Haven't circled all the way back around to this, but @kyle-yh-kim can you also document the performance characteristics so we can make the decision if it should be enabled by default or not?

kyle-yh-kim · 2024-07-03T17:45:01Z

Performance benchmarking summary

With just cpu-usec enabled, we can note a reduction of 0.28% in TPS.
I will shortly conduct the same study with both 1) cpu-uesc and network-bytes-in enabled.

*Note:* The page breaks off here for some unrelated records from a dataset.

File: src/rtl/alu_issuer_pkg.sv
// Shared types for the ALU op issuer: command op codes, FSM state encodings
// and a decoder from op code to the one-hot {div, mul, sub, add} request lines.
package alu_issuer_pkg;

  typedef enum logic [1:0] {
    OP_ADD = 2'b00,
    OP_SUB = 2'b01,
    OP_MUL = 2'b10,
    OP_DIV = 2'b11
  } op_e;

  typedef enum logic [1:0] {
    S_IDLE  = 2'b00,
    S_ISSUE = 2'b01,
    S_RESP  = 2'b10
  } state_e;

  // Returns {div, mul, sub, add} with exactly one bit set.
  function automatic logic [3:0] op_onehot(input op_e op);
    logic [3:0] oh;
    case (op)
      OP_ADD:  oh = 4'b0001;
      OP_SUB:  oh = 4'b0010;
      OP_MUL:  oh = 4'b0100;
      default: oh = 4'b1000;
    endcase
    return oh;
  endfunction

endpackage
**config.mk**
```make
export PLATFORM = sky130hd
export DESIGN_NAME = fetch_ctrl
export DESIGN_NICKNAME = d
export VERILOG_FILES = /design/src/rtl/riscv_pkg.sv /design/src/rtl/fetch_watchdog.sv /design/src/rtl/fetch_ctrl.sv
export SDC_FILE = /design/constraint.sdc
export NUM_CORES = 1
export LEC_CHECK = 0
export CAP_MARGIN = 20
export CORE_ASPECT_RATIO = 2
export CORE_MARGIN = 2
export CORE_UTILIZATION = 41
export DETAILED_ROUTE_END_ITERATION = 10
export PLACE_DENSITY = 0.69
export SLEW_MARGIN = 20
export SYNTH_ARGS = -nofsm -noshare
export SYNTH_HDL_FRONTEND = slang
export SYNTH_SLANG_ARGS = --single-unit
```
**constraint.sdc**
```tcl
create_clock -name clk -period 6.1 [get_ports clk]
set_input_delay 0.61 -clock clk [delete_from_list [all_inputs] [get_ports clk]]
set_output_delay 0.61 -clock clk [all_outputs]
set_load 0.02 [all_outputs]
```
**src/rtl/riscv_pkg.sv**
```systemverilog
// rtl/riscv_pkg.sv - shared fetch constants and state encoding
package riscv_pkg;

    localparam int          XLEN      = 32;
    localparam logic [31:0] NOP_INSTR = 32'h0000_0013;

    typedef enum logic [1:0] {
        ST_IDLE  = 2'd0,
        ST_FETCH = 2'd1,
        ST_SKID  = 2'd2,
        ST_KILL  = 2'd3
    } fetch_state_e;

endpackage

```
**src/rtl/fetch_watchdog.sv**
```systemverilog
// rtl/fetch_watchdog.sv - request wait counter with sticky expiry flag
module fetch_watchdog #(
    parameter int TIMEOUT = 255,
    parameter int TO_W    = 8
) (
    input  logic clk,
    input  logic rst_n,
    input  logic waiting,
    output logic expired
);

    localparam logic [TO_W-1:0] LIMIT = TO_W'(TIMEOUT);

    logic [TO_W-1:0] wdog;

    // Flag rises on the same edge the counter reaches LIMIT; counter saturates there.
    always_ff @(posedge clk or negedge rst_n) begin
        if (!rst_n) begin
            wdog    <= '0;
            expired <= 1'b0;
        end else begin
            if (!waiting) begin
                wdog <= '0;
            end else if (wdog != LIMIT) begin
                wdog <= wdog + TO_W'(1);
            end
            if (waiting && (wdog == LIMIT - TO_W'(1))) begin
                expired <= 1'b1;
            end
        end
    end

endmodule

```
**src/rtl/fetch_ctrl.sv**
```systemverilog
// rtl/fetch_ctrl.sv - instruction fetch sequencer with skid buffer and redirect flush
module fetch_ctrl
    import riscv_pkg::*;
#(
    parameter int          XLEN    = riscv_pkg::XLEN,
    parameter logic [31:0] NOP     = NOP_INSTR,
    parameter int          TIMEOUT = 255,
    parameter int          TO_W    = 8
) (
    input  logic            clk,
    input  logic            rst_n,
    input  logic [XLEN-1:0] pc_in,
    output logic            hold,
    output logic            pc_sel,
    output logic [XLEN-1:0] next_pc,
    output logic            imem_req,
    output logic [XLEN-1:0] imem_addr,
    input  logic            imem_ack,
    input  logic [31:0]     imem_rdata,
    input  logic            id_stall,
    input  logic            redirect_valid,
    input  logic [XLEN-1:0] redirect_pc,
    output logic            if_valid,
    output logic [31:0]     if_instr,
    output logic [XLEN-1:0] if_pc,
    output logic            fetch_err
);

    fetch_state_e    state;
    fetch_state_e    state_nxt;
    logic [XLEN-1:0] kill_addr;
    logic [31:0]     skid_instr;
    logic [XLEN-1:0] skid_pc;
    logic            buf_free;
    logic            consumed;
    logic            redir;

    assign buf_free = !if_valid || !id_stall;
    assign consumed = if_valid && !id_stall;
    // Nothing has been fetched yet in IDLE, so a redirect there has nothing to flush.
    assign redir    = redirect_valid && (state != ST_IDLE);

    always_ff @(posedge clk or negedge rst_n) begin
        if (!rst_n) begin
            state <= ST_IDLE;
        end else begin
            state <= state_nxt;
        end
    end

    always_comb begin
        state_nxt = state;
        imem_req  = 1'b0;
        imem_addr = pc_in;
        hold      = 1'b1;
        pc_sel    = 1'b0;
        next_pc   = '0;
        case (state)
            ST_IDLE: begin
                state_nxt = ST_FETCH;
            end
            ST_FETCH: begin
                imem_req = 1'b1;
                if (imem_ack) begin
                    hold = 1'b0;
                    if (!redir && !buf_free) begin
                        state_nxt = ST_SKID;
                    end
                end else if (redir) begin
                    state_nxt = ST_KILL;
                end
            end
            ST_SKID: begin
                if (buf_free || redir) begin
                    state_nxt = ST_FETCH;
                end
            end
            ST_KILL: begin
                // Keep the abandoned address on the bus until memory answers it.
                imem_req  = 1'b1;
                imem_addr = kill_addr;
                if (imem_ack && !redir) begin
                    state_nxt = ST_FETCH;
                end
            end
            default: begin
                state_nxt = ST_IDLE;
            end
        endcase
        if (redir) begin
            hold    = 1'b0;
            pc_sel  = 1'b1;
            next_pc = redirect_pc;
        end
    end

    always_ff @(posedge clk or negedge rst_n) begin
        if (!rst_n) begin
            if_valid   <= 1'b0;
            if_instr   <= NOP;
            if_pc      <= '0;
            skid_instr <= NOP;
            skid_pc    <= '0;
            kill_addr  <= '0;
        end else if (redir) begin
            if_valid <= 1'b0;
            if_instr <= NOP;
            if ((state == ST_FETCH) && !imem_ack) begin
                kill_addr <= pc_in;
            end
        end else begin
            case (state)
                ST_FETCH: begin
                    if (imem_ack && buf_free) begin
                        if_valid <= 1'b1;
                        if_instr <= imem_rdata;
                        if_pc    <= pc_in;
                    end else if (imem_ack) begin
                        skid_instr <= imem_rdata;
                        skid_pc    <= pc_in;
                    end else if (consumed) begin
                        if_valid <= 1'b0;
                        if_instr <= NOP;
                    end
                end
                ST_SKID: begin
                    if (buf_free) begin
                        if_valid <= 1'b1;
                        if_instr <= skid_instr;
                        if_pc    <= skid_pc;
                    end
                end
                default: begin
                    if (consumed) begin
                        if_valid <= 1'b0;
                        if_instr <= NOP;
                    end
                end
            endcase
        end
    end

    fetch_watchdog #(
        .TIMEOUT (TIMEOUT),
        .TO_W    (TO_W)
    ) u_watchdog (
        .clk     (clk),
        .rst_n   (rst_n),
        .waiting (imem_req && !imem_ack),
        .expired (fetch_err)
    );

endmodule
```
Yosys cells after proc, flatten, opt, wreduce, memory -nomap -nowiden
Cells that the tools add are included.
{"block": "word_totals", "register_bits": 172, "output_inout_bits": 133, "elab_cells": 80}
{"block": "op_classes", "add_sub_neg": 1, "eq_ne": 14, "n_mux": 30, "bitwise_logic": 2, "reduce_logical": 24}
{"op": "32-bit two-way mux", "count": 9}
{"op": "32-bit one-hot mux with 2 select lines", "count": 2}
{"op": "8-bit two-way mux", "count": 2}
{"op": "4-bit AND reduction", "count": 3}
{"op": "1-bit two-way mux", "count": 10}
{"op": "2-bit two-way mux", "count": 5}
{"op": "3-bit inequality test, second input constant", "count": 3}
{"op": "8-bit by 1-bit adder with 8-bit output, second input constant", "count": 1}
{"op": "8-bit equality test, second input constant", "count": 1}
{"op": "1-bit logical AND", "count": 8}
{"op": "2-bit inequality test, second input constant", "count": 4}
{"op": "8-bit inequality test, second input constant", "count": 1}
{"op": "2-bit one-hot mux with 4 select lines", "count": 1}
{"op": "1-bit zero test", "count": 5}
{"op": "2-bit equality test, second input constant", "count": 2}
{"op": "4-bit by 3-bit inequality test with 1-bit output, second input constant", "count": 1}
{"op": "2-bit AND reduction", "count": 2}
{"op": "2-bit nonzero test", "count": 2}
{"op": "2-bit by 1-bit equality test with 1-bit output, second input constant", "count": 1}
{"op": "2-bit zero test", "count": 1}
{"op": "1-bit logical OR", "count": 2}
{"op": "2-bit by 1-bit inequality test with 1-bit output, second input constant", "count": 1}
{"op": "1-bit inverter", "count": 2}
{"op": "1-bit one-hot mux with 2 select lines", "count": 1}
{"op": "2-bit OR reduction", "count": 1}

Longest topological paths before layout
Gate-level depths: netlist (run 1).
{"block": "logic_depth", "depth_word": 7, "mapped_depth": 8}

Cells and area by module
Synthesis (run 1) repeated with hierarchy kept, for this count alone.
{"block": "unflattened", "hier_cells": 632, "area_unflattened_um2": 7955.1}
{"module": "fetch_ctrl", "n_inst": 1, "cells_per_inst": 586, "area_per_inst_um2": 7490.9, "seq_area_each_um2": 4086.4}
{"module": "fetch_watchdog", "n_inst": 1, "cells_per_inst": 46, "area_per_inst_um2": 464.2, "seq_area_each_um2": 225.2}

Worst setup path before layout (run 1)
OpenSTA, ideal clock, no wires.
{"block": "synth_timing", "path_type": "flip-flop to output port", "start": "register state[0]", "end": "output port next_pc[24]", "arrival_time_ps": 1831, "t_required_ps": 5490, "slack_ps": 3659, "path_stages_with_launch": 8, "n_path_buf": 2, "path_cell_list": "dfrtp_1 -> inv_1 -> ha_1 -> nand2b_2 -> inv_1 -> buf_2 -> clkbuf_1 -> and2_1"}
{"block": "synth_via", "elab_chain_len": 3}
{"item": "start: declaration", "line_no": "fetch_ctrl.sv:29", "rtl": "fetch_state_e state;"}
{"item": "start signal: assignment", "line_no": "fetch_ctrl.sv:47", "rtl": "state <= state_nxt;"}
{"item": "2-bit nonzero test", "line_no": "fetch_ctrl.sv:41", "rtl": "assign redir = redirect_valid && (state != ST_IDLE);"}
{"item": "1-bit logical AND", "line_no": "fetch_ctrl.sv:41"}
{"item": "32-bit two-way mux", "line_no": "fetch_ctrl.sv:90", "rtl": "if (redir) begin"}
{"item": "end: declaration", "line_no": "fetch_ctrl.sv:15", "rtl": "output logic [XLEN-1:0] next_pc,"}
No other way between the ends.

Worst setup path in the final report (run 1)
{"block": "layout_timing", "start": "register state[0]", "end": "output port next_pc[1]"}
Same word-level chain as after synthesis.

==> results of run 1 <==
## power by group
group	switching (mW)	total [mW]	internal (mW)
combinational	1.20	2.37	1.16
sequential	0.262	1.90	1.63
clock	0.471	1.08	0.612
## cells in the mapped netlist, types with 2 or more instances
cell type  instances  area (um2)
a211oi_1           4       30.03
a21boi_0           3       22.52
a21oi_1           35       175.2
a22oi_1           29       217.7
a31oi_1            3       18.77
a41oi_1            3       26.28
and2_1            33       206.5
and3_1             5       31.28
buf_2             15       75.07
buf_4              5       37.54
buf_6              6       67.56
clkbuf_1          17       63.81
dfrtp_1          166        4154
dfstp_2            6       157.7
ha_1               6       75.07
inv_1             10       37.54
mux2_1             6       67.56
mux2_2           123        1385
mux2i_1           33       330.3
nand2_1            6       22.52
nand2b_1           2       12.51
nand3_1            5       25.02
nand3b_1           3       22.52
nand4_1            2       12.51
nor2_1            40       150.1
nor3_1             5       25.02
o211ai_1           2       15.01
o21a_1             3       22.52
o21ai_0            3       15.01
o2bb2ai_1         29       254.0
o31ai_1            2       15.01
xnor2_1            2       17.52
## logic make-up after synthesis
| group | Yosys count | synth area share |
|---|---|---|
| flops | 172 | 0.5451 |
| mux | 162 | 0.2254 |
| compound gates | 121 | 0.1093 |
| simple gates | 108 | 0.07229 |
| buf+inv | 54 | 0.03622 |
| fa+ha+maj | 6 | 0.009490 |
| xor+xnor | 2 | 0.002215 |
## through the flow
step                        util  instances
final                     0.5835       1109
after global routing      0.5835       1109
after CTS                 0.5834       1108
after detailed placement  0.5521       1076
after global placement    0.5521       1076
after floorplan                -        625
## flip-flops by register name, indices dropped and copies added, names as in the netlist
register	flops
if_instr	32
state	2
skid_instr	32
skid_pc	32
u_watchdog.expired	1
if_valid	1
if_pc	32
u_watchdog.wdog	8
kill_addr	32
## cell type report
cell class                      count  area, um2  share of cell area
Clock buffer                       18      429.2             0.03905
Antenna cell                        1      2.502           0.0002277
Sequential cell                   172       4312              0.3923
Inverter                           10      37.54            0.003416
Clock inverter                     14      160.2             0.01457
Timing Repair Buffer              240       2386              0.2171
Multi-Input combinational cell    399       3343              0.3042
Tap cell                          255      319.1             0.02903
## routing by layer
| metal | vias to the layer above | GRT usage |
|---|---|---|
| met3 | 34 | 0.03691 |
| li1 | 2696 | - |
| met2 | 168 | 0.3755 |
| met5 | - | 0 |
| met4 | 0 | 0.09048 |
| met1 | 2953 | 0.2498 |
## worst paths after layout
path	start	slack, ns	end
min in group clk	skid_pc[10]	0.48	skid_pc[10]
max in group asynchronous	rst_n	4.34	skid_instr[5]
setup / recovery	state[0]	2.48	next_pc[1]
hold / removal	rst_n	0.25	skid_pc[8]
setup reg to reg	state[0]	2.95	kill_addr[2]
hold reg to reg	skid_pc[10]	0.48	skid_pc[10]
==> impl_metrics.csv, run 1 <==
group,metric,value,unit
setup_path,path_max_fanout,41,
floorplan,ioPinCount,234,
route,dr_wl_met3,874,um
grt,antenna_found_initial,1,
route,wl_met1,8188,um
clocking,cts_resized,0,
timing,layout_setup_ws,2.480,ns
logic_synthesis,synth-async-reset-ratio,1.000,
setup_path,cp-end-kind,"output port",
setup_path,required,5.49,ns
timing,layout_worst_path_cycle_share,0.5935,
setup_path,cp-start-kind,"flip-flop",
grt,grt_pass1_vias,6071,
setup_path,crit_path_top_delay_cell,"inv_1",
route,vias,5851,
logic_synthesis,syn_inst,625,
pwr,p_leak,4.487,nW
cells_and_area,finalInstanceArea,0.01099,mm2
setup_path,crit_buf_inv,3,
route,first_pass_iters,5,
timing,slew_headroom,0.2864,
setup_path,rr_worst_depth,6,
floorplan,initial_utilization,0.4200,
logic_synthesis,yosysSeqAreaShare,0.5451,
floorplan,die_area,0.02049,mm2
logic_synthesis,synth_nets,732,
clocking,clockBufferDepth,2,
clocking,cts.sinks,172,
logic_synthesis,syn_area_per_cell,12.66,um2
timing,skew,0.007995,ns
clocking,cts.clk_slew.worst_paths,0.07,ns
route,drc,0,
pwr,powerDensity,486.3,mW/mm2
timing,finalSetupTns,0,ns
pwr,fin_total_pwr,5.344,mW
placement,port_buffers,233,
timing,hold_violations,0,
timing,setup_viol,0,
timing,fin_crit,3.620,ns
route,postRouteAntennaNets,0,
logic_synthesis,synth-edff-count,0,
floorplan,fp.dieW,102.2,um
logic_synthesis,yosysWarnings,0,
placement,dp_hpwl,15220,um
clocking,cts_tree,"built",
timing,worstMarginPinSlew,1.070,ns
placement,post-place-ws,2.606,ns
timing,rsz0062_at_grt,"no",
status,run_status,"completed",
setup_path,cp_slowest_stage_delay,0.78,ns
clocking,cts_buffers,17,
logic_synthesis,netlist-cell-type-count,45,
route,via_per_inst,5.276,
cells_and_area,nFillCells,1579,
placement,place_congestion,0.9110,
min_path,hp-class,"in -> async",
setup_path,crit_chain,"inv_1 > ha_1 > nand2b_2 > inv_1 > and2_1 > clkdlybuf4s50_1",
route,highest_layer,"met4",
cells_and_area,final_common_cell,"clkdlybuf4s50_1",
cells_and_area,area_growth,38.93,%
setup_path,critPathArrivalTime,3.01,ns
logic_synthesis,syn_area,0.007910,mm2
timing,hold_ws,0.2547,ns
grt,groute.usage.overall,0.2134,
cells_and_area,drive_gt1_frac,0.2110,
grt,overflow,0,
route,wl_per_cell,19.37,um
logic_synthesis,ys_seq_elements,172,
clocking,h-tree-depth,4,
route,drtIter0Drc,156,
cells_and_area,nets,947,
grt,grt_first_pass_wirelength,33510,um
logic_synthesis,synth_ff_type,"dfrtp_1",
route,drt-total-wl,21480,um
route,wl_met2,11800,um
setup_path,crit_type,"reg -> out",
clocking,cts_hold_buf,0,
clocking,clock_latency,0.42,ns
job,maxCapViolCount,0,
grt,grt_max_degree,103,
setup_path,path_common_cell,"inv_1",
setup_path,path_depth,6,
cells_and_area,final_cell_mix,"clkdlybuf4s50_1, dfrtp_1, mux2_2",
placement,dpl_cell_area,0.01040,mm2
timing,max_freq,276.2,MHz
setup_path,crit_family,"buffers and inverters",
floorplan,die_h,200.4,um
pwr,ir_drop,0.2691,mV
timing,drv_slew,0,
floorplan,num_rows,71,
floorplan,core,0.01883,mm2
clocking,postCtsSetupBuffers,0,
clocking,cts_root_buffer,"clkbuf_16",
No activity file was read; power rests on OpenSTA's default activity.
==> inputs of run 2 (changes only) <==
--- a/config.mk
+++ b/config.mk
@@ -10,7 +10,7 @@
 export CORE_MARGIN = 2
 export CORE_UTILIZATION = 41
 export DETAILED_ROUTE_END_ITERATION = 10
-export PLACE_DENSITY = 0.69
+export PLACE_DENSITY = 0.72
 export SLEW_MARGIN = 20
 export SYNTH_ARGS = -nofsm -noshare
 export SYNTH_HDL_FRONTEND = slang
==> constraint.sdc (replaced) <==
create_clock -name clk -period 3.15 [get_ports clk]
set_input_delay 0.315 -clock clk [delete_from_list [all_inputs] [get_ports clk]]
set_output_delay 0.315 -clock clk [all_outputs]
set_load 0.02 [all_outputs]
==> impl_metrics.csv, run 2 (same netlist as run 1, synthesis figures left out) <==
group,metric,value,unit
pwr,comb_power_share,0.442,
floorplan,die_h,200.4,um
cells_and_area,drive_gt1_frac,0.2154,
setup_path,cp-end-kind,"output port",
pwr,sw_frac_of_total,0.3499,
setup_path,path_max_fanout,41,
placement,place_congestion,0.8538,
cells_and_area,final_cell_mix,"clkdlybuf4s50_1, dfrtp_1, mux2_2",
placement,dpl_cell_area,0.01049,mm2
pwr,powerDensity,936.5,mW/mm2
grt,use_met3,0.04283,
route,drc,0,
min_path,hp-class,"in -> async",
clocking,cts.sinks,172,
grt,grt_pass1_vias,5784,
timing,slew_headroom,0.5602,
route,postRouteAntennaNets,0,
placement,port_buffers,233,
cells_and_area,stdcell_count,1114,
placement,dp_hpwl,14320,um
route,drt-total-wl,20460,um
setup_path,required,2.83,ns
cells_and_area,multi_input_area,0.003343,mm2
setup_path,cp-start-kind,"flip-flop",
cells_and_area,final_common_cell,"clkdlybuf4s50_1",
setup_path,crit_chain,"inv_1 > ha_1 > nand2b_2 > inv_1 > buf_4 > and2_1 > clkdlybuf4s50_1",
pwr,internal_power,6.765,mW
setup_path,path_common_cell,"inv_1",
clocking,cts_buffers,17,
status,run_status,"completed",
clocking,cts.clk_slew.worst_paths,0.07,ns
clocking,cts_resized,0,
timing,rsz0062_at_grt,"no",
setup_path,cp_slowest_stage_delay,0.60,ns
route,vias,5654,
grt,antenna_found_initial,0,
timing,layout_worst_path_cycle_share,0.9072,
timing,drv_slew,0,
pwr,power_frac_clock,0.207,
cells_and_area,nFillCells,1619,
route,first_pass_iters,4,
route,via_per_inst,5.075,
setup_path,crit_family,"buffers and inverters",
grt,grt_first_pass_wirelength,31910,um
floorplan,ioPinCount,234,
timing,fin_crit,2.858,ns
grt,grt-busiest-layer,"met2",
clocking,postCtsSetupBuffers,0,
pwr,ir_drop,0.4884,mV
floorplan,num_rows,71,
cells_and_area,nets,954,
timing,worstMarginPinSlew,0.6597,ns
cells_and_area,diodes,0,
timing,finalSetupTns,0,ns
grt,met2_usage,0.3539,
pwr,switching_power,3.642,mW
grt,grt_max_degree,66,
clocking,h-tree-depth,4,
setup_path,crit_buf_inv,4,
floorplan,fp.dieW,102.2,um
grt,groute.usage.overall,0.2019,
cells_and_area,register_area,0.004312,mm2
clocking,cts_tree,"built",
floorplan,die_area,0.02049,mm2
grt,overflow,0,
setup_path,crit_path_top_delay_cell,"clkdlybuf4s50_1",
timing,skew,0.009751,ns
cells_and_area,finalInstanceArea,0.01111,mm2
placement,dp_cells,1082,
setup_path,critPathArrivalTime,2.54,ns
cells_and_area,area_growth,40.49,%
timing,setup_viol,0,
floorplan,initial_utilization,0.4200,
timing,hold_ws,0.4639,ns
clocking,clockBufferDepth,2,
floorplan,core,0.01883,mm2
pwr,p_leak,4.549,nW
route,wl_per_cell,18.36,um
route,drtIter0Drc,142,
setup_path,crit_type,"reg -> out",
clocking,cts_root_buffer,"clkbuf_16",
timing,hold_violations,0,
grt,use_met1,0.2457,
clocking,clock_latency,0.42,ns
timing,max_freq,349.9,MHz
job,maxCapViolCount,0,
pwr,seq_power_share,0.351,
## run 2: cell types whose count changed in the layout (fill, tap and decap cells not counted), sizes merged
| cell | delta |
|---|---|
| bufinv | +1 |
| diode | -1 |
| clkbuf | +3 |
| clkinv | -1 |
| buf | +6 |
| dlygate4sd3 | +1 |
| inv | -4 |
## run 2: path summary, 6_finish.rpt
| check | startpoint | to | slack, ns | cells past startpoint |
|---|---|---|---|---|
| setup / recovery | state[1] | next_pc[28] | 0.29 | 7 |
| max in group asynchronous | rst_n | skid_instr[0] | 1.87 | 3 |
| min in group clk | kill_addr[4] | kill_addr[4] | 0.49 | 1 |
| hold reg to reg | kill_addr[4] | kill_addr[4] | 0.49 | 1 |
| setup reg to reg | state[0] | skid_pc[23] | 0.78 | 8 |
| hold / removal | rst_n | kill_addr[11] | 0.46 | 2 |
## run 2: timing repair
| action | in CTS | in global routing |
|---|---|---|
| hold buffers | 1 | 0 |
| endpoints found under the hold margin | 63 | 0 |
| endpoints found under the setup margin | 0 | 0 |
## run 2: cell type report
type | instances | share of cell area
clock buffer | 21 | 0.04233
multi-input combinational | 399 | 0.3008
sequential | 172 | 0.3880
clock inverter | 10 | 0.01261
inverter | 10 | 0.003378
timing repair buffer | 247 | 0.2242
tap | 255 | 0.02871
## run 2: metal layers
metal  vias up  part of all wire
met5         -                 0
met4         0             0.015
met1      2807              0.41
li1       2703                 -
met2       130              0.54
met3        14             0.040
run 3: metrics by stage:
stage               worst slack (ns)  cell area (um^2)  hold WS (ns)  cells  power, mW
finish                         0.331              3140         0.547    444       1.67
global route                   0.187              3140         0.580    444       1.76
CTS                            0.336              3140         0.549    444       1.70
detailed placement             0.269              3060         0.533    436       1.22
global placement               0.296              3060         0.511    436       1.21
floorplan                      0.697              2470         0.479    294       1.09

	Naive	With cpu-usec	Percentage diff
p50 (ms)	2.006	2.029	1.147%
p90 (ms)	3.230	3.253	0.712%
p99 (ms)	3.850	3.866	0.414%
TPS	156052	155608	-0.285%

Appendix: Test setup

Server setup

1 server (r6g.xlarge), pre-filled with 3 million keys, 512 bytes each.

Traffic generator setup

8 traffic generators (m6g.large) running on separate ARM instances.
Each traffic generator running the following command (50 clients, SET, 512 bytes), yielding server CPU to pin at 100%.

./valkey-benchmark -h ${TARGET_IP} -c 50 -r 3000000 -n 100000000 -t set -d 514

hwware · 2024-07-03T18:14:10Z

Performance benchmarking summary

With just cpu-usec enabled, we can note a reduction of 0.28% in TPS. I will shortly conduct the same study with both 1) cpu-uesc and network-bytes-in enabled.

Naive With cpu-usec Percentage diff
p50 (ms) 2.006 2.029 1.147%
p90 (ms) 3.230 3.253 0.712%
p99 (ms) 3.850 3.866 0.414%
TPS 156052 155608 -0.285%

Appendix: Test setup

Server setup

1 server (r6g.xlarge), pre-filled with 3 million keys, 512 bytes each.

Traffic generator setup

8 traffic generators (m6g.large) running on separate ARM instances.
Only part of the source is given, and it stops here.